Spark集群修改ip后一直去连老的Master是怎么回事?
Spark集群迁移了,ip地址发生了改变,我修改了conf下的hdfs-site.xml,slaves,spark-defaults.conf,spark-env.sh四个配置文件和hadoopconf下的hffs-site.xmlhe yarn-site.xml两个配置文件。重启后用jps -m查看有这些进程:
187466 Worker --webui-port 18081 spark://spark-11.server:7077
179369 Worker --webui-port 18083 spark://spark-11.server:7077
174577 Jps -m
172118 Worker --webui-port 18082 spark://spark-11.server:7077
170921 Worker --webui-port 18084 spark://spark-11.server:7077
177586 Master --ip spark-11.server --port 7077 --webui-port 18080
但是过一段时间进程就没了。
查看日志发现报错:
18/10/10 14:09:20 INFO Utils: Successfully started service 'WorkerUI' on port 18081.
18/10/10 14:09:20 INFO WorkerWebUI: Started WorkerWebUI at http://172.168.12.11:1808118/10/10 14:09:20 INFO Worker: Connecting to master spark-11:7077...
18/10/10 14:09:28 INFO Worker: Retrying connection to master (attempt # 1)
18/10/10 14:09:28 INFO Worker: Connecting to master spark-11:7077...
18/10/10 14:09:36 INFO Worker: Retrying connection to master (attempt # 2)
18/10/10 14:09:36 INFO Worker: Connecting to master spark-11:7077...
18/10/10 14:09:44 INFO Worker: Retrying connection to master (attempt # 3)
18/10/10 14:09:44 INFO Worker: Connecting to master spark-11:7077...
18/10/10 14:09:52 INFO Worker: Retrying connection to master (attempt # 4)
18/10/10 14:09:52 INFO Worker: Connecting to master spark-11:7077...
18/10/10 14:10:00 INFO Worker: Retrying connection to master (attempt # 5)
18/10/10 14:10:00 INFO Worker: Connecting to master spark-11:7077...

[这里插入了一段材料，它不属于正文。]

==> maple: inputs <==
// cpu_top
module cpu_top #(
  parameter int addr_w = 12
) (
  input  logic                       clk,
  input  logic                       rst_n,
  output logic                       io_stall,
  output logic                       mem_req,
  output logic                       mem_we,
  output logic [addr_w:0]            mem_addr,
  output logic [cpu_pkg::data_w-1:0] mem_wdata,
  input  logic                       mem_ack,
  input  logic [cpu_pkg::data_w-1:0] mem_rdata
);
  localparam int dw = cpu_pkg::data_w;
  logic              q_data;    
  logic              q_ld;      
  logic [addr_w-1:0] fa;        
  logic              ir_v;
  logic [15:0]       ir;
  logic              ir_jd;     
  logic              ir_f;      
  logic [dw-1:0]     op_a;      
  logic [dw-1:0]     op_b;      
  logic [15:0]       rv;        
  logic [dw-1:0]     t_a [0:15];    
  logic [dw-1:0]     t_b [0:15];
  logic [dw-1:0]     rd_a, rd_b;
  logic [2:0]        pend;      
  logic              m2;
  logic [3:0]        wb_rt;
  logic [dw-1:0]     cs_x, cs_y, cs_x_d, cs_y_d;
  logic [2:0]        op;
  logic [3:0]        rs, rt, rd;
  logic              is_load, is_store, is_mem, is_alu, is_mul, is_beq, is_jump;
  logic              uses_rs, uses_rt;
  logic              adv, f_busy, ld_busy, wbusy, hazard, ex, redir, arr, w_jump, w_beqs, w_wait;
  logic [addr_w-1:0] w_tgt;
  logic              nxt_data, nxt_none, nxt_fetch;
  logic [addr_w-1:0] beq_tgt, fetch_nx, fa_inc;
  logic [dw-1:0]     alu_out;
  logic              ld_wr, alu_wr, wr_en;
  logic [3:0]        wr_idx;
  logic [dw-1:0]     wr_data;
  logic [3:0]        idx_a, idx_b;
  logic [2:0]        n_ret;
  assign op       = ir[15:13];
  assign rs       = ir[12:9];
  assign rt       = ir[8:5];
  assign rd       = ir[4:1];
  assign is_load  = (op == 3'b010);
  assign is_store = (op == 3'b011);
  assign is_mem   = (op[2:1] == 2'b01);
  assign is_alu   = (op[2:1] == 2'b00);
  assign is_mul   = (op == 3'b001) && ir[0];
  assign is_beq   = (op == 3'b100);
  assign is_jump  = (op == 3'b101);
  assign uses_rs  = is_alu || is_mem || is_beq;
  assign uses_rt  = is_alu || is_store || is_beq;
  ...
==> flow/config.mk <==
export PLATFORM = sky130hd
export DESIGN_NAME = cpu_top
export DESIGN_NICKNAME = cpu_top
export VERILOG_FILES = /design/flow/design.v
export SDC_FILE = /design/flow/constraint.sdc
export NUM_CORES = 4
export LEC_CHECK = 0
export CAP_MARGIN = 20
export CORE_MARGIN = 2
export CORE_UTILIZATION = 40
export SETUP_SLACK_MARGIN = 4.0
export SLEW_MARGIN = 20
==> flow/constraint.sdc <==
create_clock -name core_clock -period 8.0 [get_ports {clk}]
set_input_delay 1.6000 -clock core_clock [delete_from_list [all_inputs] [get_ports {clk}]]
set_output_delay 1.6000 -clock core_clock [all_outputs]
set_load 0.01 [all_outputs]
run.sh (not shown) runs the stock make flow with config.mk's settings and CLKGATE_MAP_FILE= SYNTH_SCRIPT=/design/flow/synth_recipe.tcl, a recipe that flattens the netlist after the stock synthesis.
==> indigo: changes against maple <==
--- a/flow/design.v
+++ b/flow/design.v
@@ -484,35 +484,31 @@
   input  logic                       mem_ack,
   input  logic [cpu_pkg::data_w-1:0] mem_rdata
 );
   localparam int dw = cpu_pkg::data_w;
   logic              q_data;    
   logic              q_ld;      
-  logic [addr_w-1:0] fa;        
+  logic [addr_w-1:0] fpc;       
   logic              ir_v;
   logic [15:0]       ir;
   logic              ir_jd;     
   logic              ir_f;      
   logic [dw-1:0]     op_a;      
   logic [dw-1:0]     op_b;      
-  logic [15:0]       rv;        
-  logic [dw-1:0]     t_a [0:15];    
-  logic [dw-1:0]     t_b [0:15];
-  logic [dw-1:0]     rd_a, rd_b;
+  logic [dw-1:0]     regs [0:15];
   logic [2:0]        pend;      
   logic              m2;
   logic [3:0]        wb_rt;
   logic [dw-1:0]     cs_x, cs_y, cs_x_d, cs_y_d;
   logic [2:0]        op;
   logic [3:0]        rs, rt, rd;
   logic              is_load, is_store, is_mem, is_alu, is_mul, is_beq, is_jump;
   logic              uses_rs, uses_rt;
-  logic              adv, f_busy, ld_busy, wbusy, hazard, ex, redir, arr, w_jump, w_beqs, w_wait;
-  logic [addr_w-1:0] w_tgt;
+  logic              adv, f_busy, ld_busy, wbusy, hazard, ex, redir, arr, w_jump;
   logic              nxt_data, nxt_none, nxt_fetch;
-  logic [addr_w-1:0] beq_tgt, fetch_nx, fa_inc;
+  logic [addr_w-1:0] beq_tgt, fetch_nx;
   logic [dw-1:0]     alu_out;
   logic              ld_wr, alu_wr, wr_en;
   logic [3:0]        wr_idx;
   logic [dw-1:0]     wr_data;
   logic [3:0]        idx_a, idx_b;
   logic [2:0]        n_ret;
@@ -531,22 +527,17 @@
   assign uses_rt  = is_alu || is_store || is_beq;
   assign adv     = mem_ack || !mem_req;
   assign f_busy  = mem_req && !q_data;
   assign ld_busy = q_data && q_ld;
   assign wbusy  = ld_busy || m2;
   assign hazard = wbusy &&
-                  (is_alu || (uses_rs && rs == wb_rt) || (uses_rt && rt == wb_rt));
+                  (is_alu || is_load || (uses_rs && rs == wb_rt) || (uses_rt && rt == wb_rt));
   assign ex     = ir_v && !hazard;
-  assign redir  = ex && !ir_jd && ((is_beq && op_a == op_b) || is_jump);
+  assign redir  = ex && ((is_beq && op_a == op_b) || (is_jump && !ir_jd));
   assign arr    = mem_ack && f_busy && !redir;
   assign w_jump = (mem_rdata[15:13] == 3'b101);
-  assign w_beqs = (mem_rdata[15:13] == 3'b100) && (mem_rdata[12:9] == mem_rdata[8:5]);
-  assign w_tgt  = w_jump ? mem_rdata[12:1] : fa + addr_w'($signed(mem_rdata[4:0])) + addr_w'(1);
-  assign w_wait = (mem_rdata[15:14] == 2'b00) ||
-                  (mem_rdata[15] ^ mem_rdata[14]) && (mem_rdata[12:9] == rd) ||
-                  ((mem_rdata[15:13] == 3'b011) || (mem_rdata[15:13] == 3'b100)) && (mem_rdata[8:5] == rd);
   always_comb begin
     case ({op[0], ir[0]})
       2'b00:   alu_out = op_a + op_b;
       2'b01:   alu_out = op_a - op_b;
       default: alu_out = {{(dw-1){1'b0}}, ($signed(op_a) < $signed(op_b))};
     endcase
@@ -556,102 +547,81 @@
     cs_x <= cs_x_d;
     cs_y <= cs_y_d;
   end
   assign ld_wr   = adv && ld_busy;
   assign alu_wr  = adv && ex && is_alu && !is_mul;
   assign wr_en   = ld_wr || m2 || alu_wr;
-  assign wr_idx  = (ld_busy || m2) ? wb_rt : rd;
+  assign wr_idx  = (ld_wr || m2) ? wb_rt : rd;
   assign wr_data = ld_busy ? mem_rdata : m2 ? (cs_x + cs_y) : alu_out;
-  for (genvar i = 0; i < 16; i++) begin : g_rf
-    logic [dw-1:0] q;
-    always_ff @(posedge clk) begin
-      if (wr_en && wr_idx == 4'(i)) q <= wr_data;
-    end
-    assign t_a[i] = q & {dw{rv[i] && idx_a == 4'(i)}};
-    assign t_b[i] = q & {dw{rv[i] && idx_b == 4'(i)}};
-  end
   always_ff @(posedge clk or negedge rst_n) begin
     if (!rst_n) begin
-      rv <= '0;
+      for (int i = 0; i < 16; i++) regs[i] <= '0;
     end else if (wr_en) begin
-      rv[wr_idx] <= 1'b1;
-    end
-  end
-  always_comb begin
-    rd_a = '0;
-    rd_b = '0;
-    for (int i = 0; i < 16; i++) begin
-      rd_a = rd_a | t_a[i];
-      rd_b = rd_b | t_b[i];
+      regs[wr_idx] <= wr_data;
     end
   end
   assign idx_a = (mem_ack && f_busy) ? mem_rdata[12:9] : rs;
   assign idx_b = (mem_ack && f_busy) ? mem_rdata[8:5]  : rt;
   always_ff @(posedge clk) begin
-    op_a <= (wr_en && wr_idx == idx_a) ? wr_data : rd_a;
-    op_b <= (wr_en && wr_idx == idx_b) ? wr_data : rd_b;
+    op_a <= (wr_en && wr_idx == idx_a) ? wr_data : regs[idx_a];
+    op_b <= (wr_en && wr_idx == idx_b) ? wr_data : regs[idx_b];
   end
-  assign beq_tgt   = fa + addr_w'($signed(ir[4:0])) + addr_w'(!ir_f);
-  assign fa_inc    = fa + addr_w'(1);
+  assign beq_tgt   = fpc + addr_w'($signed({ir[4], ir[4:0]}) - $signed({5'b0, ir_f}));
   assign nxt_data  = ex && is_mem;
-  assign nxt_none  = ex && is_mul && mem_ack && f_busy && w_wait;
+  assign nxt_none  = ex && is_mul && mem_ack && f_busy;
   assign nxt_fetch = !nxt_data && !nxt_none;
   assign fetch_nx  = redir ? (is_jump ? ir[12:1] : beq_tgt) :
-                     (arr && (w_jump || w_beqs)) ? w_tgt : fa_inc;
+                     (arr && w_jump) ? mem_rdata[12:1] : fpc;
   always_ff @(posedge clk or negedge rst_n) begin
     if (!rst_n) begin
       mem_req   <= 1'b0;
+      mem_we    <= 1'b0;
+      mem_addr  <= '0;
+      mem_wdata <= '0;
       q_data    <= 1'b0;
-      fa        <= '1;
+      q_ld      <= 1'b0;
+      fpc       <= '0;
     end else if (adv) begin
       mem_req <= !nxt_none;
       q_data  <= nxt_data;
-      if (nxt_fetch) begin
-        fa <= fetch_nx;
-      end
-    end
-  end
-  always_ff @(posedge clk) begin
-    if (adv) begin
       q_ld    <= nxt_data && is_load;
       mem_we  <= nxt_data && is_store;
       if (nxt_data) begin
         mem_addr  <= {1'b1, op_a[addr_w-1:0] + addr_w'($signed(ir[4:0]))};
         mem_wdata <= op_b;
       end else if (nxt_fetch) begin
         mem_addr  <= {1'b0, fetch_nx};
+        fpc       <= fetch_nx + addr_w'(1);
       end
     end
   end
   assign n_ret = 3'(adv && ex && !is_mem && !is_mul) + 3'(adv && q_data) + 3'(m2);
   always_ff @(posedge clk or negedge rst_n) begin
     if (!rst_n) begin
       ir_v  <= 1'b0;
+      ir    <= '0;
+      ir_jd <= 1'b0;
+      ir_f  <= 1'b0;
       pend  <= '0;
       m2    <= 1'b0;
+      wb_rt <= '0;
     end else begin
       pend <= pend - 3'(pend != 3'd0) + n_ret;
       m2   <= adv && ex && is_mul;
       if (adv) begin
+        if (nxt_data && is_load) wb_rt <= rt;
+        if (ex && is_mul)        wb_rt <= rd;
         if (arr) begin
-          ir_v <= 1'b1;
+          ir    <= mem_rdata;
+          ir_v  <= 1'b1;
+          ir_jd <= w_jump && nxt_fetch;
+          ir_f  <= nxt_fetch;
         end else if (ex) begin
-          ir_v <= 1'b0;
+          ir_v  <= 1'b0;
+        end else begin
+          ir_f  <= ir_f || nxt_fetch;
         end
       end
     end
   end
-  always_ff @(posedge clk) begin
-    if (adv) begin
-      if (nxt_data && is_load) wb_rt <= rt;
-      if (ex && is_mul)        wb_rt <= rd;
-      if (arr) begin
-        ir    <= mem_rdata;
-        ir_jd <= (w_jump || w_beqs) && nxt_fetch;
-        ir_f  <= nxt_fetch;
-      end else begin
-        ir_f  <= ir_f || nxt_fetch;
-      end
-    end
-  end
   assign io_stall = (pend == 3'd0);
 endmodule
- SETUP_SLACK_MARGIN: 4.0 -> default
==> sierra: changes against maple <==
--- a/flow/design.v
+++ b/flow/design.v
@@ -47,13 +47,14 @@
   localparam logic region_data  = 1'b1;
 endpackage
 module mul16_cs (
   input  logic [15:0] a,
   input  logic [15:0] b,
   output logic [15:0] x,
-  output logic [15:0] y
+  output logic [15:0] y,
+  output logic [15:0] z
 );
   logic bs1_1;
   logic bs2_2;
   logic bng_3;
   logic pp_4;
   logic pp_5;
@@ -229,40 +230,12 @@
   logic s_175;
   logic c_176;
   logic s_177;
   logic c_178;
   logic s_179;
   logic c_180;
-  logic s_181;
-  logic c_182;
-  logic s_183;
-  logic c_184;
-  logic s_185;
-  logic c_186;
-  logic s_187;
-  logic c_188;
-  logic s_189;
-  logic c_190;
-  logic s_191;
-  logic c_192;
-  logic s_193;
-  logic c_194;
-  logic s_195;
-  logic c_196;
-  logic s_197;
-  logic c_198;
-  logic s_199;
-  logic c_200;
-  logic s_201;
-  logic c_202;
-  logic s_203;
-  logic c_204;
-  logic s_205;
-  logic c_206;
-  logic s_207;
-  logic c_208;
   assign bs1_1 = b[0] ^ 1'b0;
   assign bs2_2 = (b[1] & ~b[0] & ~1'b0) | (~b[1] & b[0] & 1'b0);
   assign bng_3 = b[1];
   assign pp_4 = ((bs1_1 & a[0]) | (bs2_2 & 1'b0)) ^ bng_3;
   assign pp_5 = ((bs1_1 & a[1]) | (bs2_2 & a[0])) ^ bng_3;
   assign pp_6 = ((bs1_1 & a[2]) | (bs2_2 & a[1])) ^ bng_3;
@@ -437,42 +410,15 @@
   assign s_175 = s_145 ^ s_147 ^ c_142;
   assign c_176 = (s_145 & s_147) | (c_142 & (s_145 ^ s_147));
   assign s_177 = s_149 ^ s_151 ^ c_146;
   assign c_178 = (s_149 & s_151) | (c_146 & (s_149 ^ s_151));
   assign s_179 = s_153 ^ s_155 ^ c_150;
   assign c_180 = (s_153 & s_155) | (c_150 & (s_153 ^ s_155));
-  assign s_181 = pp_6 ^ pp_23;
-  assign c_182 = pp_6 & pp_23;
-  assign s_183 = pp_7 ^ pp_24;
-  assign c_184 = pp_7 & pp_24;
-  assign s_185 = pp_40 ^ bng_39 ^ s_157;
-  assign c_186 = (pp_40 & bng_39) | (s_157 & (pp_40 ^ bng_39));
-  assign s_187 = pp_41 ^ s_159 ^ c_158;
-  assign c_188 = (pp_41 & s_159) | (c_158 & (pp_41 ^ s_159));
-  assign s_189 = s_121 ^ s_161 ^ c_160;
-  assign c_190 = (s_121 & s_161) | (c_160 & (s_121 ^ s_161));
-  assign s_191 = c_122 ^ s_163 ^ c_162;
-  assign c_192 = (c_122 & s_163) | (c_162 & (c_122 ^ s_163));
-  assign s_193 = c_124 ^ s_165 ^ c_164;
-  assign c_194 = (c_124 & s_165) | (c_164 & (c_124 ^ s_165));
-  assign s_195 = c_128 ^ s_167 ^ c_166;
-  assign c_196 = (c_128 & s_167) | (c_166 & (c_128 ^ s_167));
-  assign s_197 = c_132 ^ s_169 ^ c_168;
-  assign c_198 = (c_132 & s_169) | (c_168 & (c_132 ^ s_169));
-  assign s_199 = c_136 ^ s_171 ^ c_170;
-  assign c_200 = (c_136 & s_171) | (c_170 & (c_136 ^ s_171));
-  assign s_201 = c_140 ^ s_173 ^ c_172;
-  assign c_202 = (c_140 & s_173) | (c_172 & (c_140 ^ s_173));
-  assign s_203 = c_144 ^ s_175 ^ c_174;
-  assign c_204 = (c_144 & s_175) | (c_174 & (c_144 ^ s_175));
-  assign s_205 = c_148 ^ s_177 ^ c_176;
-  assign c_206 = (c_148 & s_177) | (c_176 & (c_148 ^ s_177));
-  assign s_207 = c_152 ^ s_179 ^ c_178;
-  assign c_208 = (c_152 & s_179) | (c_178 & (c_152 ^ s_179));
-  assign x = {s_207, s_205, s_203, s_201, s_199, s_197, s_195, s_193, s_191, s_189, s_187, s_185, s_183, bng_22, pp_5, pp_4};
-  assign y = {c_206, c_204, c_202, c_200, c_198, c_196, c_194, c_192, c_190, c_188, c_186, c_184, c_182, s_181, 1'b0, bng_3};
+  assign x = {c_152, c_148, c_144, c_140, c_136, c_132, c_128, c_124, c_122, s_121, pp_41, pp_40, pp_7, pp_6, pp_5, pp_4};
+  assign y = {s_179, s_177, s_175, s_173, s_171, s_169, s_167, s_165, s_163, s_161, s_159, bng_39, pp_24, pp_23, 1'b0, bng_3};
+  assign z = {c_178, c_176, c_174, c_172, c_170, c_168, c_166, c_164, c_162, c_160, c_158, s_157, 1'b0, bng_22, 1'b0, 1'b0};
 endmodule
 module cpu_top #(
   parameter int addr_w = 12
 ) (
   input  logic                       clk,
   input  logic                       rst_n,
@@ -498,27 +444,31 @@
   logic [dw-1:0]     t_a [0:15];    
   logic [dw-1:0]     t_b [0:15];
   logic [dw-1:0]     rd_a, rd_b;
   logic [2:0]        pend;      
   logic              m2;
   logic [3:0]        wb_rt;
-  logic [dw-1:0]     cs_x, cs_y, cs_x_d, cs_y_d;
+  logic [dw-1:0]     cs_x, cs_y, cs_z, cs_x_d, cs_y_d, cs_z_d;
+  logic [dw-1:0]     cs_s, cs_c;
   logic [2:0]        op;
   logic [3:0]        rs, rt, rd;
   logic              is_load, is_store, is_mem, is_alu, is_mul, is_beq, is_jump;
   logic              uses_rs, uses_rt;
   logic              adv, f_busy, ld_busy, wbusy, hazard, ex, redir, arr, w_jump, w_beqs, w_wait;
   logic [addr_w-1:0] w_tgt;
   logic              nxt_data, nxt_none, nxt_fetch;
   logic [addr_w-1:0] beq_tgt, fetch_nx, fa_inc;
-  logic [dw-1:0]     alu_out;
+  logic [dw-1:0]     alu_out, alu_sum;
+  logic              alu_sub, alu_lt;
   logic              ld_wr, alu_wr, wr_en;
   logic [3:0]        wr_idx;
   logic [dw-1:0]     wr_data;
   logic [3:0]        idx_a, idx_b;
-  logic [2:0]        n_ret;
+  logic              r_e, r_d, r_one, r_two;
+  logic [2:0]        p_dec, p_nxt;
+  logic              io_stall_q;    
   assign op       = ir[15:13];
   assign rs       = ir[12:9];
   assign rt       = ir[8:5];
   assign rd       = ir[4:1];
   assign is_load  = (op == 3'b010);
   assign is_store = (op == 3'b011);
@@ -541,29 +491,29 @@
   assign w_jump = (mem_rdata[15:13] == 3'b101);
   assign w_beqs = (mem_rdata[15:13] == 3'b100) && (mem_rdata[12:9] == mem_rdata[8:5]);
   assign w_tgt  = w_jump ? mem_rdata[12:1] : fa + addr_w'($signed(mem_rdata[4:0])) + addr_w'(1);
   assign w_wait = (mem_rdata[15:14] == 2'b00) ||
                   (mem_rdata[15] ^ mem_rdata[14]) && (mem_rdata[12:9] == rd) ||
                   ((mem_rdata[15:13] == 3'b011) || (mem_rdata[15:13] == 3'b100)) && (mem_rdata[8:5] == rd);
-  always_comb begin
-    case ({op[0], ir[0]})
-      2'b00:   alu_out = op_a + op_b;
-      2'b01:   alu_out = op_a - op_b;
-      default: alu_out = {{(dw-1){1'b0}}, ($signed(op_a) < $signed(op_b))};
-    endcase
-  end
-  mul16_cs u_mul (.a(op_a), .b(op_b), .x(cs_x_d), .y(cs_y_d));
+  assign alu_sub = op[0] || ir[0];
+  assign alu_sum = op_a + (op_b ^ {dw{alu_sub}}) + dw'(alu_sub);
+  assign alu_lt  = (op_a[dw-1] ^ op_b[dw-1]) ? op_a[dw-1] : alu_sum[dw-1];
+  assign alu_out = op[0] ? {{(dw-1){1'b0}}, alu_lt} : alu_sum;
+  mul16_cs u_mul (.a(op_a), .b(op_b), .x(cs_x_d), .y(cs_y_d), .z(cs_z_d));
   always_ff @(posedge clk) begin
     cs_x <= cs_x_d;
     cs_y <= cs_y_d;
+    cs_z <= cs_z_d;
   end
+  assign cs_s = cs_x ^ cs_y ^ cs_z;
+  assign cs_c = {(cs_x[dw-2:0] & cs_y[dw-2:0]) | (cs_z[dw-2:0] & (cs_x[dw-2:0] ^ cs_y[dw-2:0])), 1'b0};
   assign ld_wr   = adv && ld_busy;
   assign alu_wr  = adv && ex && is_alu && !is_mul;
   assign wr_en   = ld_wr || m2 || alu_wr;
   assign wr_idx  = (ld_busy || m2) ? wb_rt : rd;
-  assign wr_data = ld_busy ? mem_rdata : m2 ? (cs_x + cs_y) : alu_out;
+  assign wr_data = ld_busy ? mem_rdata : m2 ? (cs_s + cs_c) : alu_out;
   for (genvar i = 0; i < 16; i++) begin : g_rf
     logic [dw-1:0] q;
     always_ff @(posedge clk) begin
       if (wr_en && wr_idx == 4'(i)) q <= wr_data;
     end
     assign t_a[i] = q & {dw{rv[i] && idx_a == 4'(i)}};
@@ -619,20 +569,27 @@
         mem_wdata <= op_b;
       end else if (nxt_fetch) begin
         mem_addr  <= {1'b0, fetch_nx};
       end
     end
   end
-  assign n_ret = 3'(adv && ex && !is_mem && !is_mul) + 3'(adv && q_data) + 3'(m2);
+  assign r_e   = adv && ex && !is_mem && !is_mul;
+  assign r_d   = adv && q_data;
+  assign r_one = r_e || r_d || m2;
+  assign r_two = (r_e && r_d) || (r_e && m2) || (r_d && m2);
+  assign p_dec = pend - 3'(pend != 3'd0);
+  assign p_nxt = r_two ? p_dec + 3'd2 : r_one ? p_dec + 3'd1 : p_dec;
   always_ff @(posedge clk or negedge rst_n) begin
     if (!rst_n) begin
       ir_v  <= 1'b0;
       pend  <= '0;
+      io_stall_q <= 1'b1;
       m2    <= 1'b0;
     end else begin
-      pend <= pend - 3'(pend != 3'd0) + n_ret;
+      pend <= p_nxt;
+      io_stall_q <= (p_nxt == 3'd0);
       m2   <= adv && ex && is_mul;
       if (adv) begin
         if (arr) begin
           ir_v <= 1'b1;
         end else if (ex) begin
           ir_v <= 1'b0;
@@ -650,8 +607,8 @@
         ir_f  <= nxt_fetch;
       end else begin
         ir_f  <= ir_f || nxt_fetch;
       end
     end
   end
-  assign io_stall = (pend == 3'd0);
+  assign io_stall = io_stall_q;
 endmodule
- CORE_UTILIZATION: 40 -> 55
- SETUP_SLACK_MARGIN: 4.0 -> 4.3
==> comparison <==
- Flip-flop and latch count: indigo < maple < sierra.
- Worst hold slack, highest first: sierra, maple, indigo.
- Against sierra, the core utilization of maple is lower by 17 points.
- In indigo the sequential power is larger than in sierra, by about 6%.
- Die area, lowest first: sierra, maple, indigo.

18/10/10 14:10:00 WARN Worker: Failed to connect to master spark-11:7077
java.io.IOException: Failed to connect to spark-11:7077
at org.apache.spark.network.client.TransportClientFactory.createClient(TransportClientFactory.java:216)
at org.apache.spark.network.client.TransportClientFactory.createClient(TransportClientFactory.java:167)
at org.apache.spark.rpc.netty.NettyRpcEnv.createClient(NettyRpcEnv.scala:200)
at org.apache.spark.rpc.netty.Outbox$$anon$1.call(Outbox.scala:187)
at org.apache.spark.rpc.netty.Outbox$$anon$1.call(Outbox.scala:183)
at java.util.concurrent.FutureTask.run(FutureTask.java:266)
at java.util.concurrent.ThreadPoolExecutor.runWorker(ThreadPoolExecutor.java:1142)
at java.util.concurrent.ThreadPoolExecutor$Worker.run(ThreadPoolExecutor.java:617)
at java.lang.Thread.run(Thread.java:745)
Caused by: java.nio.channels.UnresolvedAddressException
at sun.nio.ch.Net.checkAddress(Net.java:101)
at sun.nio.ch.SocketChannelImpl.connect(SocketChannelImpl.java:622)
at io.netty.channel.socket.nio.NioSocketChannel.doConnect(NioSocketChannel.java:209)
at io.netty.channel.nio.AbstractNioChannel$AbstractNioUnsafe.connect(AbstractNioChannel.java:207)
at io.netty.channel.DefaultChannelPipeline$HeadContext.connect(DefaultChannelPipeline.java:1097)
at io.netty.channel.AbstractChannelHandlerContext.invokeConnect(AbstractChannelHandlerContext.java:471)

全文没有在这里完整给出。